34-seitige Revisionsbegründung

Die in den Richtlinien festgelegte Karenzzeit sei nur dadurch erklärbar, "dass diese Patienten gegenüber anderen Patienten benachteiligt werden, weil ihre Erkrankung als selbstverschuldet angesehen wird". Eine derartige "auf dem Selbstverschuldungsgedanken basierende Posteriorisierung (sei) verfassungswidrig", so das Gericht.

Die Staatsanwaltschaft hat im Dezember vergangenen Jahres gegen das Urteil Revision eingelegt. Die 34-seitige Revisionsbegründung beschränke sich auf die materiell-rechtlichen Probleme, sagte eine Sprecherin. Die Revision hat zur Folge, dass sich demnächst der Bundesgerichtshof (BGH) mit dem Fall beschäftigen wird.

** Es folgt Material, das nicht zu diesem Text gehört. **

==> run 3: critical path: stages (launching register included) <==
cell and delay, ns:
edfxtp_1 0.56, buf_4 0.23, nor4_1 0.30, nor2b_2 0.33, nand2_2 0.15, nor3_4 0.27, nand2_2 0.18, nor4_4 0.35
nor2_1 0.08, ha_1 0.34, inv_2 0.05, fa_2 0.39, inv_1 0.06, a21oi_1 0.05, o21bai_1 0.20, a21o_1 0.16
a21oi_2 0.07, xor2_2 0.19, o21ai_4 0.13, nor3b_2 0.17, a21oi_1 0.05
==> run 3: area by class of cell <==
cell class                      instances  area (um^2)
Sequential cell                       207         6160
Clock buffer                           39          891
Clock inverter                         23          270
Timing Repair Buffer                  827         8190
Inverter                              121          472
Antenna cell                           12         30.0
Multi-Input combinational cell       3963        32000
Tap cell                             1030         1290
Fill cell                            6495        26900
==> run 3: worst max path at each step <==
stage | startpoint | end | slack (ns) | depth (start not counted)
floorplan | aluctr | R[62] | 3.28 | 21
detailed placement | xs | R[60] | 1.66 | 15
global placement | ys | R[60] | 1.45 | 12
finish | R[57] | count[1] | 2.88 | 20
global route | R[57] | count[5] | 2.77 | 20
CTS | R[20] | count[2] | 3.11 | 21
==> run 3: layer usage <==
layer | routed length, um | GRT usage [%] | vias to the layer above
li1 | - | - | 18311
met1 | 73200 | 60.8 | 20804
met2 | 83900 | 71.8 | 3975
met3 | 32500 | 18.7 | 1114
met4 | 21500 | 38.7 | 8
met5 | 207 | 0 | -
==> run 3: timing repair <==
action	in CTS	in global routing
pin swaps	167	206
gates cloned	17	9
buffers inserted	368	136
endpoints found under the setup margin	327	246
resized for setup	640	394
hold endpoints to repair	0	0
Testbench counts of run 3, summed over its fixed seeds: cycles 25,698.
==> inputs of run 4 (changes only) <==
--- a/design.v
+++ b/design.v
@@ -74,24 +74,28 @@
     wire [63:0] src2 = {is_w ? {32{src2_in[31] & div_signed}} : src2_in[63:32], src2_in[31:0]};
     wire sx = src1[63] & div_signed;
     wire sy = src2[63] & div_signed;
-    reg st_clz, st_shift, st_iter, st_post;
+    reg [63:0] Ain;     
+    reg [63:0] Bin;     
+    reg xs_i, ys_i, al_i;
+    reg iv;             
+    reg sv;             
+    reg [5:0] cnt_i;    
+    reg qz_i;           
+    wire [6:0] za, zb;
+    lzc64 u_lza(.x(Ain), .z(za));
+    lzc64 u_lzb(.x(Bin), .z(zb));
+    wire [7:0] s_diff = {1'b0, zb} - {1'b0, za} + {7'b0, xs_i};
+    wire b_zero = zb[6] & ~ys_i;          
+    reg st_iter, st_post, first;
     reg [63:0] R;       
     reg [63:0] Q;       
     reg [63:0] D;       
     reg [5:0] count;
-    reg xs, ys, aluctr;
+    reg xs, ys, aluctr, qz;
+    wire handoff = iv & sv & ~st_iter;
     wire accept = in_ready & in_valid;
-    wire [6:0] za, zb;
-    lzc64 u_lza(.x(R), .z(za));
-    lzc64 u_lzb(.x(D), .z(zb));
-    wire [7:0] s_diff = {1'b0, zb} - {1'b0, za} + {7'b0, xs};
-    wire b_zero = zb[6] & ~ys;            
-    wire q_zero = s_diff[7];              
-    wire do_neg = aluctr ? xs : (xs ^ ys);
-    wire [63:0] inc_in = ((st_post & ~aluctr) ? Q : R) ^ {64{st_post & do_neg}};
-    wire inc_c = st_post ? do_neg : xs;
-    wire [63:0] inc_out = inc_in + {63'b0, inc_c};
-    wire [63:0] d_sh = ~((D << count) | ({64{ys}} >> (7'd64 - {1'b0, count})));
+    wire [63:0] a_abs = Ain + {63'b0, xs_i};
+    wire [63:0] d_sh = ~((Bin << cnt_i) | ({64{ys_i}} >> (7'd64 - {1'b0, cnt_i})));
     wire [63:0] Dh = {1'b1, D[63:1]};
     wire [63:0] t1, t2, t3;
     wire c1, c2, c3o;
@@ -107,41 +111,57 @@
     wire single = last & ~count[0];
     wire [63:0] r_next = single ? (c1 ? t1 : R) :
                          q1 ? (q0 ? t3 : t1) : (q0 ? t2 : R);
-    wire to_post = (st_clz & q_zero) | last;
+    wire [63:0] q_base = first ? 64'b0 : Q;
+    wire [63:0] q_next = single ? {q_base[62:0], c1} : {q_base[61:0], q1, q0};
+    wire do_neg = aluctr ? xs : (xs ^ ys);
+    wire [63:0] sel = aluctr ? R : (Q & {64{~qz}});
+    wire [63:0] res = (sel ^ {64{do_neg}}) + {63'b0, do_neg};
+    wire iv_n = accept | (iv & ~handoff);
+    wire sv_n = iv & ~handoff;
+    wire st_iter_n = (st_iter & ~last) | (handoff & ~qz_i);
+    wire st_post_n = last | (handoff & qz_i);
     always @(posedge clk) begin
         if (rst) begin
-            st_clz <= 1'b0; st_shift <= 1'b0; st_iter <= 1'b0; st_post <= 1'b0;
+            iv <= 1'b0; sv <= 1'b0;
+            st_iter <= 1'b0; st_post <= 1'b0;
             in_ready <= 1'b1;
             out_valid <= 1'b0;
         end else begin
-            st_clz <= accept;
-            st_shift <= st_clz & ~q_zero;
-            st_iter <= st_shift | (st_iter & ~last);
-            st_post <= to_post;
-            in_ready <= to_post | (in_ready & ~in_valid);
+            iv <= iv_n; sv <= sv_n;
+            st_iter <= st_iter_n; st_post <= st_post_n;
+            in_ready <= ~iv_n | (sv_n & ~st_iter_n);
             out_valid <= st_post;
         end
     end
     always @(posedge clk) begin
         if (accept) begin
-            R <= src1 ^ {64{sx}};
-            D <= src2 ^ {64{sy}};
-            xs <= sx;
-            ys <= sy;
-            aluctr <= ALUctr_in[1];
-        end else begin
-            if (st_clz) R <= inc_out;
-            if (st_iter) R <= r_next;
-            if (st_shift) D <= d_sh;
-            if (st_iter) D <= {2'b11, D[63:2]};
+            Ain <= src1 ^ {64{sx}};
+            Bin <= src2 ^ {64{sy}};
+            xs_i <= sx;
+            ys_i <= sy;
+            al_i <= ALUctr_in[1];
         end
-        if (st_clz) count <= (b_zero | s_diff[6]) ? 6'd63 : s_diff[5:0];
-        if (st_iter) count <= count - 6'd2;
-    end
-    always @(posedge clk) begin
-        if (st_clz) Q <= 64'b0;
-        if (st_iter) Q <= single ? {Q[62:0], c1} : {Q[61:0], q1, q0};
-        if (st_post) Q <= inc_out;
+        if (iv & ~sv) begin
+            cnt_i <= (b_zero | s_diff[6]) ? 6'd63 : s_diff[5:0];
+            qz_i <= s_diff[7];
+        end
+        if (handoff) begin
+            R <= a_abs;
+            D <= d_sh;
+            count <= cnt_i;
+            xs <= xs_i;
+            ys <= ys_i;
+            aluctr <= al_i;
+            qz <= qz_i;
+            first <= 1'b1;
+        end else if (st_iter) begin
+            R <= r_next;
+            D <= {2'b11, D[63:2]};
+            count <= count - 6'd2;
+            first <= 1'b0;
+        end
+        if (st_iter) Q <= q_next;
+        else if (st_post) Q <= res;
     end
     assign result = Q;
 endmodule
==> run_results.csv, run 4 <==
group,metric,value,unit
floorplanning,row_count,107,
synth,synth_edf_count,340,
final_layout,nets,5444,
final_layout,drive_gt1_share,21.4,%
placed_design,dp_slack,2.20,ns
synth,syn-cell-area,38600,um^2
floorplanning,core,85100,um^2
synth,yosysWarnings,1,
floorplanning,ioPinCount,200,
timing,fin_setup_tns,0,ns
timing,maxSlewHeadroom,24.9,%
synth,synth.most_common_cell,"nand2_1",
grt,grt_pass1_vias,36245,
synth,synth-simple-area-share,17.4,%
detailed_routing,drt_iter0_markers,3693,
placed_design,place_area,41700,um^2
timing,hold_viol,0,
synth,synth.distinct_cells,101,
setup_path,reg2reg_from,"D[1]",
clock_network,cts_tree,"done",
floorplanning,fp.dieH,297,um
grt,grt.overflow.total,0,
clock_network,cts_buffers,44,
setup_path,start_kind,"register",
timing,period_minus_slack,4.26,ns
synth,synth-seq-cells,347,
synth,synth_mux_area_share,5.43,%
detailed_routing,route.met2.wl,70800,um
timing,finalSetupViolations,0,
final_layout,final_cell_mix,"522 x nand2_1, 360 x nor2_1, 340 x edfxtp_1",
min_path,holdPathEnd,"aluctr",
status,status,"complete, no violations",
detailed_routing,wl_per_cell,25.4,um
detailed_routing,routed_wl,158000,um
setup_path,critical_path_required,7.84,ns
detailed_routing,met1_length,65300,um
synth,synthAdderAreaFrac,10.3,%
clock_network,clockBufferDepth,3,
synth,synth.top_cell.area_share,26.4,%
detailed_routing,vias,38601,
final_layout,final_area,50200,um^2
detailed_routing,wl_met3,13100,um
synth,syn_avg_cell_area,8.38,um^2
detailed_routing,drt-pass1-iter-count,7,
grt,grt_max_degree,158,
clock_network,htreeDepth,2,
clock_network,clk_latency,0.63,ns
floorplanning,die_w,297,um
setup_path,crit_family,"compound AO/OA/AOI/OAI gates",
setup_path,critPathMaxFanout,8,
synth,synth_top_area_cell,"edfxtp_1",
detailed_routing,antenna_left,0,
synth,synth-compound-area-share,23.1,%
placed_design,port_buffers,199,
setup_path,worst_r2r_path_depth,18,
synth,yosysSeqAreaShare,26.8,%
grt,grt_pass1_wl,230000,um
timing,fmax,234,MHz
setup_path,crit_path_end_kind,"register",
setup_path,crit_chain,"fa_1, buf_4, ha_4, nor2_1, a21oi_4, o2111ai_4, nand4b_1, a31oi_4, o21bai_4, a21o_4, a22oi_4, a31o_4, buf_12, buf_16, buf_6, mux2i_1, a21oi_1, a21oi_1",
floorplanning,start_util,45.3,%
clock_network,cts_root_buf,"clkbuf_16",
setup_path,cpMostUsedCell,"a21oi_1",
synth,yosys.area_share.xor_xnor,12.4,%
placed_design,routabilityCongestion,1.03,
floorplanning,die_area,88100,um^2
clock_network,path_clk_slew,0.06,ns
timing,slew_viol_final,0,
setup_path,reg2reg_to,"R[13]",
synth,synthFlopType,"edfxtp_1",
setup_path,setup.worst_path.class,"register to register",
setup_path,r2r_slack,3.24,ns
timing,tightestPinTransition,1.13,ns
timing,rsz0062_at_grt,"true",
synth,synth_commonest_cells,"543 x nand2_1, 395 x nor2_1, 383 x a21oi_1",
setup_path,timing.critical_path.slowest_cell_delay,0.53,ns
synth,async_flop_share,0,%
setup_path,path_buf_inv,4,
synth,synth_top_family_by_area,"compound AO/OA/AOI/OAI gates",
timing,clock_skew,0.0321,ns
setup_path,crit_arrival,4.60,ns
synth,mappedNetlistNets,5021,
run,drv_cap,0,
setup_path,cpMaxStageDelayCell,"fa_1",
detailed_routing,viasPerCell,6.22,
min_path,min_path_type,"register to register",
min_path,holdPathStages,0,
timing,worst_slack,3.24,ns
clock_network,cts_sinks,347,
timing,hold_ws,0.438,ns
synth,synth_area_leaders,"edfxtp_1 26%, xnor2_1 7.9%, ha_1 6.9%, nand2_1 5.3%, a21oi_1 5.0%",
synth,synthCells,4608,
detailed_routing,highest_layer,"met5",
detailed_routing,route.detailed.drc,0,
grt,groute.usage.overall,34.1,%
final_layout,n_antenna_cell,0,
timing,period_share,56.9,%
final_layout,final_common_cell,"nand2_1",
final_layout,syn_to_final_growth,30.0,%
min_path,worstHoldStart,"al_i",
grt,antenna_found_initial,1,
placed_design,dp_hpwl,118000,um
From an optimization exercise on the open Yosys and OpenROAD flow, aimed at small area and a short achievable clock period; shortcuts taken in it are not production practice.
Where RTL was checked, it was by simulation tests only, not by an equivalence proof against the original.
Power and IR drop assume default switching activity.

## job 101
==> flow/design.v (excerpt) <==
module fpa(
  input  wire        clk,
  input  wire        reset,
  input  wire [11:0] A,
  input  wire [11:0] B,
  input  wire [11:0] C,
  input  wire [11:0] D,
  input  wire        pushin,
  output reg         pushout,
  output reg  [11:0] Z
);
  function automatic ge5(input [4:0] a, input [4:0] b);
    reg [4:0] g, n; reg g43, n43, g21, n21, g4_1, n4_1;
    begin
      g = ~a & b; n = ~(a & ~b);
      g43 = g[4] | (n[4] & g[3]);  n43 = n[4] & n[3];
      g21 = g[2] | (n[2] & g[1]);  n21 = n[2] & n[1];
      g4_1 = g43 | (n43 & g21);    n4_1 = n43 & n21;
      ge5 = ~(g4_1 | (n4_1 & g[0]));
    end
  endfunction
  wire [4:0] eA = A[10:6], eB = B[10:6], eC = C[10:6], eD = D[10:6];
  wire gAB = ge5(eA, eB), gAC = ge5(eA, eC), gAD = ge5(eA, eD);
  wire gBC = ge5(eB, eC), gBD = ge5(eB, eD), gCD = ge5(eC, eD);
  wire selA = gAB & gAC & gAD;
  wire selB = ~gAB & gBC & gBD;
  wire selC = ~gAC & ~gBC & gCD;
  wire selD = ~gAD & ~gBD & ~gCD;
  wire [4:0] mx0 = ({5{selA}} & eA) | ({5{selB}} & eB) | ({5{selC}} & eC) | ({5{selD}} & eD);
  reg [5:0] f1A, f1B, f1C, f1D;
  reg [4:0] e1A, e1B, e1C, e1D, mx1;
  reg [3:0] s1;
  reg       v1;
  always @(posedge clk) begin
    f1A <= A[5:0]; f1B <= B[5:0]; f1C <= C[5:0]; f1D <= D[5:0];
    e1A <= eA; e1B <= eB; e1C <= eC; e1D <= eD;
    s1  <= {A[11], B[11], C[11], D[11]};
    mx1 <= mx0;
    v1  <= reset ? 1'b0 : pushin;
  end
  function automatic [10:0] align(input [5:0] f, input [4:0] e, input [4:0] mx);
    reg [4:0] sh; reg [10:0] v;
    begin
      sh = mx - e;
      v = (|e) ? {1'b1, f, 4'b0000} : 11'd0;
      v = sh[0] ? {1'b0, v[10:1]} : v;
      v = sh[1] ? {2'b0, v[10:2]} : v;
  ...
For scale: ~200 flip-flops, ~64 I/O pins, ~9600 µm² of cells after synthesis.
Settings: LEC_CHECK=0, ABC_AREA=1, CAP_MARGIN=20, CORE_MARGIN=2, CORE_UTILIZATION=40, CTS_BUF_LIST=sky130_fd_sc_hd__clkbuf_4 sky130_fd_sc_hd__clkbuf_8, SETUP_SLACK_MARGIN=2.5, SLEW_MARGIN=20; clock period 5.0 ns.
standard.sh (not shown) runs the stock make flow with config.mk's settings and CLKGATE_MAP_FILE= SYNTH_SCRIPT=/design/flow/synth_recipe.tcl, a recipe that flattens the netlist after the stock synthesis.
==> flow/flow/run.sh <==
#!/bin/bash
set -euo pipefail
export BUFFER_PORTS_ARGS="-buffer_cell sky130_fd_sc_hd__buf_1"
bash standard.sh > standard.log 2>&1
Job 101 reached the final stage; the timing, design-rule and antenna checks on its layout passed.
--- input diff job 101..job 102 ---
diff --git a/flow/config.mk b/flow/config.mk
--- a/flow/config.mk
+++ b/flow/config.mk
@@ -11,4 +11,3 @@
 export CORE_UTILIZATION = 40
-export CTS_BUF_LIST = sky130_fd_sc_hd__clkbuf_4 sky130_fd_sc_hd__clkbuf_8
-export SETUP_SLACK_MARGIN = 2.5
+export SETUP_SLACK_MARGIN = 2.9
 export SLEW_MARGIN = 20
==> results.txt <==
Global-route met2 utilization ends up lower on job 101. Number of iterations in the first detailed-routing pass (job 102 over job 101): decrease, 1. Going from job 101 to job 102, post-synthesis adder-cell area fraction held steady; post-route standard cell area excluding fillers climbed about 14%.
Changes in job 103 relative to job 102:
==> flow/flow/run.sh <==
#!/bin/bash
set -euo pipefail
export BUFFER_PORTS_ARGS="-buffer_cell sky130_fd_sc_hd__buf_1"
export CTS_ARGS="-sink_clustering_enable -repair_clock_nets -dont_use_dummy_load -sink_clustering_size 30 -sink_clustering_max_diameter 120 -buf_list sky130_fd_sc_hd__clkbuf_8"
bash standard.sh > standard.log 2>&1
diff --git a/flow/config.mk b/flow/config.mk
--- a/flow/config.mk
+++ b/flow/config.mk
@@ -11,3 +11,4 @@
 export CORE_UTILIZATION = 40
-export SETUP_SLACK_MARGIN = 2.9
+export CTS_BUF_LIST = sky130_fd_sc_hd__clkbuf_8
+export SETUP_SLACK_MARGIN = 2.7
 export SLEW_MARGIN = 20
### Flow results
- Job 103 vs job 102 — final critical-path share of the clock period rose 0.44 points.
- Compared with job 102, job 103 shows routed wire length that has gone down by a little under 10%.
- Job 103 has number of buffer and inverter instances along the worst setup path below what job 102 had.
- The via count reported for job 103 is lower than the one for job 102.
- Diff job 103 and job 102: count of clock-buffer cells in the layout higher in job 102
The following lists how job 104 was set up differently from job 103:
==> flow/flow/run.sh <==
#!/bin/bash
set -euo pipefail
export BUFFER_PORTS_ARGS="-buffer_cell sky130_fd_sc_hd__buf_1"
bash standard.sh > standard.log 2>&1
Findings:
Compared with job 103, total power in job 104 increased by a few percent. Row final worst hold slack: job 104 higher / job 103 lower. Job 104 vs. job 103: routed wire length moved up, met1 capacity usage during global routing level.

========
build 47:
Another version of the RTL of fpa (not shown whole).
For scale: ~200 flip-flops, roughly 64 I/O pins.
==> flow/config.mk <==
export PLATFORM = sky130hd
export DESIGN_NAME = fpa
export DESIGN_NICKNAME = fpa
export VERILOG_FILES = /design/flow/design.v
export SDC_FILE = /design/flow/constraint.sdc
export NUM_CORES = 4
export LEC_CHECK = 0
export CAP_MARGIN = 20
export CORE_MARGIN = 2
export CORE_UTILIZATION = 40
export SLEW_MARGIN = 20
==> flow/constraint.sdc <==
create_clock -name core_clock -period 5.0 [get_ports {clk}]
set_input_delay 1.0000 -clock core_clock [delete_from_list [all_inputs] [get_ports {clk}]]
set_output_delay 1.0000 -clock core_clock [all_outputs]
set_load 0.01 [all_outputs]
run.sh (not shown) runs the stock make flow with config.mk's settings and CLKGATE_MAP_FILE= SYNTH_SCRIPT=/design/flow/synth_recipe.tcl, a recipe that flattens the netlist after the stock synthesis.
Stock flow here: none of the scripts above is used.
Build 47 closes out successfully: all stages finished, all timing, DRC and antenna checks passed.
--- input diff build 47..build 88 ---
# build 47
export LEC_CHECK = 0
export CAP_MARGIN = 20
export CORE_MARGIN = 2
export CORE_UTILIZATION = 40
export SLEW_MARGIN = 20
create_clock -name core_clock -period 5.0 [get_ports {clk}]
# build 88
export LEC_CHECK = 0
export ABC_AREA = 1
export CAP_MARGIN = 20
export CORE_MARGIN = 2
export CORE_UTILIZATION = 40
export SETUP_SLACK_MARGIN = 2.2
export SLEW_MARGIN = 20
create_clock -name core_clock -period 5.0 [get_ports {clk}]
--- outcome ---
Run comparison: build 88 highest-delay cell along the critical path sky130_fd_sc_hd__clkdlybuf4s50_1; build 47 highest-delay cell along the critical path sky130_fd_sc_hd__o21bai_1
Summary of the comparison: sequential fraction of total cell area is lower in build 88, relative to build 47.
Summary of build 88 over build 47: number of iterations in the first detailed-routing pass went up by 1, count of clock-buffer cells in the layout fell 1.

Da es bislang keine höchstrichterliche Rechtsprechung zu diesen Fragen gibt, wird das Votum des zuständigen BGH-Senats in Leipzig auch andernorts mit großer Spannung erwartet.Wie unsicher die Rechtslage ist, zeigt sich auch daran, dass die weiteren Anklagen gegen Transplantationsmediziner anderer Kliniken sehr unterschiedlich ausgefallen sind.

Die BGH-Entscheidung wird allerdings noch längere Zeit auf sich warten lassen. Nach Angaben einer Sprecherin liegt der Fall dort noch gar nicht vor.Auch ein zweites Verfahren gegen den Göttinger Chirurgen, das bei der Staatsanwaltschaft Regensburg anhängig ist, zieht sich in die Länge.

Man warte noch auf ein Sachverständigengutachten, teilte ein Sprecher mit. Der Chirurg war vor dem Wechsel nach Göttingen an der Uniklinik Regensburg tätig gewesen. Auch dort soll es zu Manipulationen gekommen sein.